What you will do:
Whenever a line contains the string "cycle", copy it out of the entries.

Stored records
╭──
## src/logic/arith_datapath_cfg.svh

```systemverilog
// Constants of the arithmetic register datapath
// Assumes inclusion by bare name from the package and the design files
`ifndef ARITH_DATAPATH_CFG_SVH
`define ARITH_DATAPATH_CFG_SVH
`define WORD_W        48
`define EXP_LO        36
`define EXP_HI        46
`define EXP_W         11
`define ADDR_W        15
`define STEP_W        15
`define OP_SEL_SUB    6'h23
`define OP_MASK_EQ    6'h36
`define OP_MASK_THR   6'h37
`define WORD_RST      48'h000000000000
`endif

```

## src/logic/arith_datapath_pkg.sv

```systemverilog
// Types of the arithmetic register datapath
// Assumes the cfg header is on the include path
`include "arith_datapath_cfg.svh"
package arith_datapath_pkg;
  typedef logic [`WORD_W-1:0] word_t;
  typedef enum logic [1:0] {
    SH_NONE,
    SH_LEFT,
    SH_RIGHT
  } shift_dir_t;
endpackage

```

## src/logic/step_counter.sv

```systemverilog
// Step-control count for multiply, divide and shift
// Assumes one-cycle load and decrement strobes from the sequencer
`timescale 1ns/1ps
`include "arith_datapath_cfg.svh"
module step_counter #(
  parameter int W = `STEP_W
) (
  input  wire logic         clk,
  input  wire logic         nrst,
  input  wire logic         load,
  input  wire logic [W-1:0] load_val,
  input  wire logic         dec,
  output logic [W-1:0]      count,
  output logic              done
);
  logic [W-1:0] cnt_ff;

  always_ff @(posedge clk) begin
    if (!nrst) begin
      cnt_ff <= '0;
    end else if (load) begin
      cnt_ff <= load_val;
    end else if (dec && cnt_ff != '0) begin
      cnt_ff <= cnt_ff - W'(1);
    end
  end

  assign count = cnt_ff;
  assign done  = (cnt_ff == '0);

  a_count_dec: assert property (@(posedge clk) disable iff (!nrst)
    dec && !load && cnt_ff != '0 |=> cnt_ff == $past(cnt_ff) - W'(1))
    else $error("step count did not decrease by one");
endmodule

```

## src/logic/arith_register_datapath.sv

```systemverilog
// Accumulator, auxiliary and exchange register datapath
// Assumes a control sequencer issuing one-cycle command strobes on clk
`timescale 1ns/1ps
`include "arith_datapath_cfg.svh"
module arith_register_datapath #(
  parameter int W = `WORD_W
) (
  input  wire logic                        clk,
  input  wire logic                        nrst,
  // Accumulator commands
  input  wire logic                        acc_load_mem,
  input  wire arith_datapath_pkg::word_t   mem_word,
  input  wire logic                        acc_add_x,
  input  wire logic                        acc_sub_x,
  input  wire logic                        acc_rank_fwd,
  input  wire logic                        acc_from_aux,
  input  wire logic                        sel_substitute,
  input  wire arith_datapath_pkg::shift_dir_t shift_dir,
  input  wire logic                        shift_paired,
  // Auxiliary commands
  input  wire logic                        aux_from_acc,
  input  wire logic                        aux_rank_up,
  input  wire logic                        aux_rank_down,
  // Exchange commands
  input  wire logic                        x_from_acc,
  input  wire logic                        x_from_mem,
  input  wire logic                        x_from_input,
  input  wire arith_datapath_pkg::word_t   input_word,
  input  wire logic                        x_exp_load,
  input  wire logic [`EXP_W-1:0]           exp_result,
  input  wire logic                        x_addr_load,
  input  wire logic [`ADDR_W-1:0]          mod_addr,
  input  wire logic                        x_logical_product,
  input  wire logic                        fetch_next_word_sequence,
  input  wire logic                        x_rank_fwd,
  input  wire logic                        ret_jump,
  input  wire logic [`ADDR_W-1:0]          program_counter_rank,
  // Step control
  input  wire logic                        step_load,
  input  wire logic [`STEP_W-1:0]          step_val,
  input  wire logic                        step_from_x,
  input  wire logic                        step_dec,
  // Outputs
  output arith_datapath_pkg::word_t        accumulator,
  output arith_datapath_pkg::word_t        aux_first_rank,
  output arith_datapath_pkg::word_t        aux_second_rank,
  output arith_datapath_pkg::word_t        exchange_input_rank,
  output arith_datapath_pkg::word_t        exchange_output_rank,
  output arith_datapath_pkg::word_t        store_word,
  output arith_datapath_pkg::word_t        search_mask,
  output logic [`EXP_W-1:0]                exponent_subtractive_accumulator,
  output logic [`STEP_W-1:0]               step_control_rank,
  output logic                             step_done
);
  import arith_datapath_pkg::*;

  // ----------------------------------------------------------------
  // Registers
  // ----------------------------------------------------------------
  word_t acc1_ff;
  word_t acc2_ff;
  word_t aux1_ff;
  word_t aux2_ff;
  word_t x1_ff;
  word_t x2_ff;
  logic [`EXP_W-1:0] exp_ff;
  word_t nxt_acc1;
  word_t nxt_aux2;
  logic  step_src;
  logic [`STEP_W-1:0] step_in;
  logic  x_idle;

  // ----------------------------------------------------------------
  // Shift helpers
  // ----------------------------------------------------------------
  function automatic word_t rot_left(input word_t v);
    rot_left = {v[W-2:0], v[W-1]};
  endfunction

  function automatic word_t ext_right(input word_t v);
    ext_right = {v[W-1], v[W-1:1]};
  endfunction

  // ----------------------------------------------------------------
  // Accumulator and auxiliary next values
  // ----------------------------------------------------------------
  always_comb begin
    nxt_acc1 = acc1_ff;
    nxt_aux2 = aux2_ff;
    if (shift_dir == SH_LEFT && shift_paired) begin
      // 96-bit circular left
      nxt_acc1 = {acc1_ff[W-2:0], aux2_ff[W-1]};
      nxt_aux2 = {aux2_ff[W-2:0], acc1_ff[W-1]};
    end else if (shift_dir == SH_RIGHT && shift_paired) begin
      nxt_acc1 = ext_right(acc1_ff);
      nxt_aux2 = {acc1_ff[0], aux2_ff[W-1:1]};
    end else if (shift_dir == SH_LEFT) begin
      nxt_acc1 = rot_left(acc1_ff);
    end else if (shift_dir == SH_RIGHT) begin
      nxt_acc1 = ext_right(acc1_ff);
    end else if (acc_load_mem) begin
      nxt_acc1 = mem_word;
    end else if (acc_add_x) begin
      nxt_acc1 = acc1_ff + x2_ff;
    end else if (acc_sub_x) begin
      nxt_acc1 = acc1_ff - x2_ff;
    end else if (sel_substitute) begin
      nxt_acc1 = (acc1_ff & ~aux1_ff) | (mem_word & aux1_ff);
    end else if (acc_from_aux) begin
      nxt_acc1 = aux2_ff;
    end
    if (aux_rank_down) begin
      nxt_aux2 = aux1_ff;
    end
  end

  // ----------------------------------------------------------------
  // Accumulator ranks
  // ----------------------------------------------------------------
  always_ff @(posedge clk) begin
    if (!nrst) begin
      acc1_ff <= `WORD_RST;
    end else begin
      acc1_ff <= nxt_acc1;
    end
  end

  always_ff @(posedge clk) begin
    if (!nrst) begin
      acc2_ff <= `WORD_RST;
    end else if (acc_rank_fwd) begin
      acc2_ff <= acc1_ff;
    end
  end

  // ----------------------------------------------------------------
  // Auxiliary ranks
  // ----------------------------------------------------------------
  always_ff @(posedge clk) begin
    if (!nrst) begin
      aux1_ff <= `WORD_RST;
    end else if (aux_from_acc) begin
      aux1_ff <= acc2_ff;
    end else if (aux_rank_up) begin
      aux1_ff <= aux2_ff;
    end
  end

  always_ff @(posedge clk) begin
    if (!nrst) begin
      aux2_ff <= `WORD_RST;
    end else begin
      aux2_ff <= nxt_aux2;
    end
  end

  // ----------------------------------------------------------------
  // Exchange input rank, no instruction path
  // ----------------------------------------------------------------
  always_ff @(posedge clk) begin
    if (!nrst) begin
      x1_ff <= `WORD_RST;
    end else if (fetch_next_word_sequence) begin
      x1_ff <= `WORD_RST;
    end else if (x_from_acc) begin
      x1_ff <= `WORD_RST | acc1_ff;
    end else if (x_from_mem) begin
      x1_ff <= `WORD_RST | mem_word;
    end else if (x_from_input) begin
      x1_ff <= `WORD_RST | input_word;
    end else if (x_exp_load) begin
      x1_ff <= word_t'(exp_result) << `EXP_LO;
    end else if (x_addr_load) begin
      x1_ff <= {{(W-`ADDR_W){1'b0}}, mod_addr};
    end else if (x_logical_product) begin
      x1_ff <= aux1_ff & x2_ff;
    end
  end

  // ----------------------------------------------------------------
  // Exchange output rank
  // ----------------------------------------------------------------
  always_ff @(posedge clk) begin
    if (!nrst) begin
      x2_ff <= `WORD_RST;
    end else if (ret_jump) begin
      x2_ff <= {{(W-`ADDR_W){1'b0}}, program_counter_rank + `ADDR_W'(1)};
    end else if (x_rank_fwd) begin
      x2_ff <= x1_ff;
    end
  end

  // ----------------------------------------------------------------
  // Exponent unit
  // ----------------------------------------------------------------
  assign x_idle = !(step_from_x | x_rank_fwd | x_from_mem | x_addr_load | x_from_acc
                    | x_exp_load | ret_jump | fetch_next_word_sequence
                    | x_logical_product | x_from_input);

  always_ff @(posedge clk) begin
    if (!nrst) begin
      exp_ff <= '0;
    end else if (x_exp_load) begin
      exp_ff <= exp_ff;
    end else if (x_idle) begin
      exp_ff <= x1_ff[`EXP_HI:`EXP_LO];
    end
  end

  // ----------------------------------------------------------------
  // Step control
  // ----------------------------------------------------------------
  assign step_src = step_load | step_from_x;
  assign step_in  = step_from_x ? x1_ff[`STEP_W-1:0] : step_val;

  step_counter #(.W(`STEP_W)) u_step (
    .clk      (clk),
    .nrst     (nrst),
    .load     (step_src),
    .load_val (step_in),
    .dec      (step_dec),
    .count    (step_control_rank),
    .done     (step_done)
  );

  // ----------------------------------------------------------------
  // Outputs
  // ----------------------------------------------------------------
  assign accumulator                      = acc1_ff;
  assign aux_first_rank                   = aux1_ff;
  assign aux_second_rank                  = aux2_ff;
  assign exchange_input_rank              = x1_ff;
  assign exchange_output_rank             = x2_ff;
  assign store_word                       = x1_ff;
  assign search_mask                      = aux1_ff;
  assign exponent_subtractive_accumulator = exp_ff;

  // ----------------------------------------------------------------
  // Checks
  // ----------------------------------------------------------------
  a_rot_left: assert property (@(posedge clk) disable iff (!nrst)
    shift_dir == SH_LEFT && !shift_paired |=> acc1_ff == rot_left($past(acc1_ff)))
    else $error("accumulator left shift not circular");
  a_ext_right: assert property (@(posedge clk) disable iff (!nrst)
    shift_dir == SH_RIGHT && !shift_paired |=> acc1_ff == ext_right($past(acc1_ff)))
    else $error("accumulator right shift lost sign");
  a_pair_right: assert property (@(posedge clk) disable iff (!nrst)
    shift_dir == SH_RIGHT && shift_paired && !aux_rank_down
    |=> aux2_ff[W-1] == $past(acc1_ff[0]))
    else $error("paired right shift bit not in auxiliary top");
  a_pair_left: assert property (@(posedge clk) disable iff (!nrst)
    shift_dir == SH_LEFT && shift_paired && !aux_rank_down
    |=> aux2_ff[0] == $past(acc1_ff[W-1]) && acc1_ff[0] == $past(aux2_ff[W-1]))
    else $error("paired left shift bit lost");
  a_aux_dup: assert property (@(posedge clk) disable iff (!nrst)
    aux_from_acc |=> aux1_ff == $past(acc2_ff))
    else $error("auxiliary did not duplicate accumulator");
  a_x_clear: assert property (@(posedge clk) disable iff (!nrst)
    fetch_next_word_sequence |=> x1_ff == `WORD_RST)
    else $error("exchange input rank not cleared");
  a_x_cleared_load: assert property (@(posedge clk) disable iff (!nrst)
    x_from_mem && !fetch_next_word_sequence && !x_from_acc |=> x1_ff == $past(mem_word))
    else $error("exchange load kept stale ones");
  a_ret_jump: assert property (@(posedge clk) disable iff (!nrst)
    ret_jump |=> x2_ff[`ADDR_W-1:0] == $past(program_counter_rank) + `ADDR_W'(1))
    else $error("return address not forced");
  a_sel_sub: assert property (@(posedge clk) disable iff (!nrst)
    sel_substitute && shift_dir == SH_NONE && !acc_load_mem && !acc_add_x && !acc_sub_x
    |=> acc1_ff == (($past(acc1_ff) & ~$past(aux1_ff)) | ($past(mem_word) & $past(aux1_ff))))
    else $error("selective substitute wrong");
  a_pair_racc: assert property (@(posedge clk) disable iff (!nrst)
    shift_dir == SH_RIGHT && shift_paired |=> acc1_ff == ext_right($past(acc1_ff)))
    else $error("paired right shift lost accumulator sign");
  a_aux_hold: assert property (@(posedge clk) disable iff (!nrst)
    !aux_from_acc && !aux_rank_up |=> aux1_ff == $past(aux1_ff))
    else $error("auxiliary first rank moved without command");
  a_aux_up: assert property (@(posedge clk) disable iff (!nrst)
    aux_rank_up && !aux_from_acc |=> aux1_ff == $past(aux2_ff))
    else $error("auxiliary rank transfer up wrong");
  a_aux2_hold: assert property (@(posedge clk) disable iff (!nrst)
    shift_dir == SH_NONE && !aux_rank_down |=> aux2_ff == $past(aux2_ff))
    else $error("auxiliary second rank moved without command");
  a_acc2_fwd: assert property (@(posedge clk) disable iff (!nrst)
    acc_rank_fwd |=> acc2_ff == $past(acc1_ff))
    else $error("accumulator rank transfer wrong");
  a_store_aux: assert property (@(posedge clk) disable iff (!nrst)
    acc_from_aux && shift_dir == SH_NONE && !acc_load_mem && !acc_add_x && !acc_sub_x
    && !sel_substitute |=> acc1_ff == $past(aux2_ff))
    else $error("auxiliary word not routed to accumulator");
  a_add_augend: assert property (@(posedge clk) disable iff (!nrst)
    acc_add_x && shift_dir == SH_NONE && !acc_load_mem
    |=> acc1_ff == $past(acc1_ff) + $past(x2_ff))
    else $error("adder did not take exchange output rank");
  a_sub_operand: assert property (@(posedge clk) disable iff (!nrst)
    acc_sub_x && shift_dir == SH_NONE && !acc_load_mem && !acc_add_x
    |=> acc1_ff == $past(acc1_ff) - $past(x2_ff))
    else $error("subtrahend not taken from exchange");
  a_acc_hold: assert property (@(posedge clk) disable iff (!nrst)
    shift_dir == SH_NONE && !acc_load_mem && !acc_add_x && !acc_sub_x && !sel_substitute
    && !acc_from_aux |=> acc1_ff == $past(acc1_ff))
    else $error("accumulator moved without command");
  a_x_exp_field: assert property (@(posedge clk) disable iff (!nrst)
    x_exp_load && !fetch_next_word_sequence && !x_from_acc && !x_from_mem && !x_from_input
    |=> x1_ff == word_t'($past(exp_result)) << `EXP_LO)
    else $error("exponent field not placed in exchange");
  a_x_addr_low: assert property (@(posedge clk) disable iff (!nrst)
    x_addr_load && !x_exp_load && !fetch_next_word_sequence && !x_from_acc && !x_from_mem
    && !x_from_input |=> x1_ff == word_t'($past(mod_addr)))
    else $error("address not placed in exchange low bits");
  a_x_and: assert property (@(posedge clk) disable iff (!nrst)
    x_logical_product && !x_addr_load && !x_exp_load && !fetch_next_word_sequence
    && !x_from_acc && !x_from_mem && !x_from_input
    |=> x1_ff == ($past(aux1_ff) & $past(x2_ff)))
    else $error("logical product wrong");
  a_x_only_cmds: assert property (@(posedge clk) disable iff (!nrst)
    !x_logical_product && !x_addr_load && !x_exp_load && !fetch_next_word_sequence
    && !x_from_acc && !x_from_mem && !x_from_input |=> x1_ff == $past(x1_ff))
    else $error("exchange input rank moved without command");
  a_x2_fwd: assert property (@(posedge clk) disable iff (!nrst)
    x_rank_fwd && !ret_jump |=> x2_ff == $past(x1_ff))
    else $error("exchange rank transfer wrong");
  a_exp_take: assert property (@(posedge clk) disable iff (!nrst)
    x_idle |=> exp_ff == $past(x1_ff[`EXP_HI:`EXP_LO]))
    else $error("exponent field not taken");
  a_exp_hold: assert property (@(posedge clk) disable iff (!nrst)
    x_exp_load |=> exp_ff == $past(exp_ff))
    else $error("exponent unit changed during result assembly");
  a_step_from_x: assert property (@(posedge clk) disable iff (!nrst)
    step_from_x |=> step_control_rank == $past(x1_ff[`STEP_W-1:0]))
    else $error("step count not taken from exchange");
  a_step_load: assert property (@(posedge clk) disable iff (!nrst)
    step_load && !step_from_x |=> step_control_rank == $past(step_val))
    else $error("step count not loaded");
endmodule

```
╰──
Finished task:
// Assumes one-cycle load and decrement strobes from the sequencer
// Assumes a control sequencer issuing one-cycle command strobes on clk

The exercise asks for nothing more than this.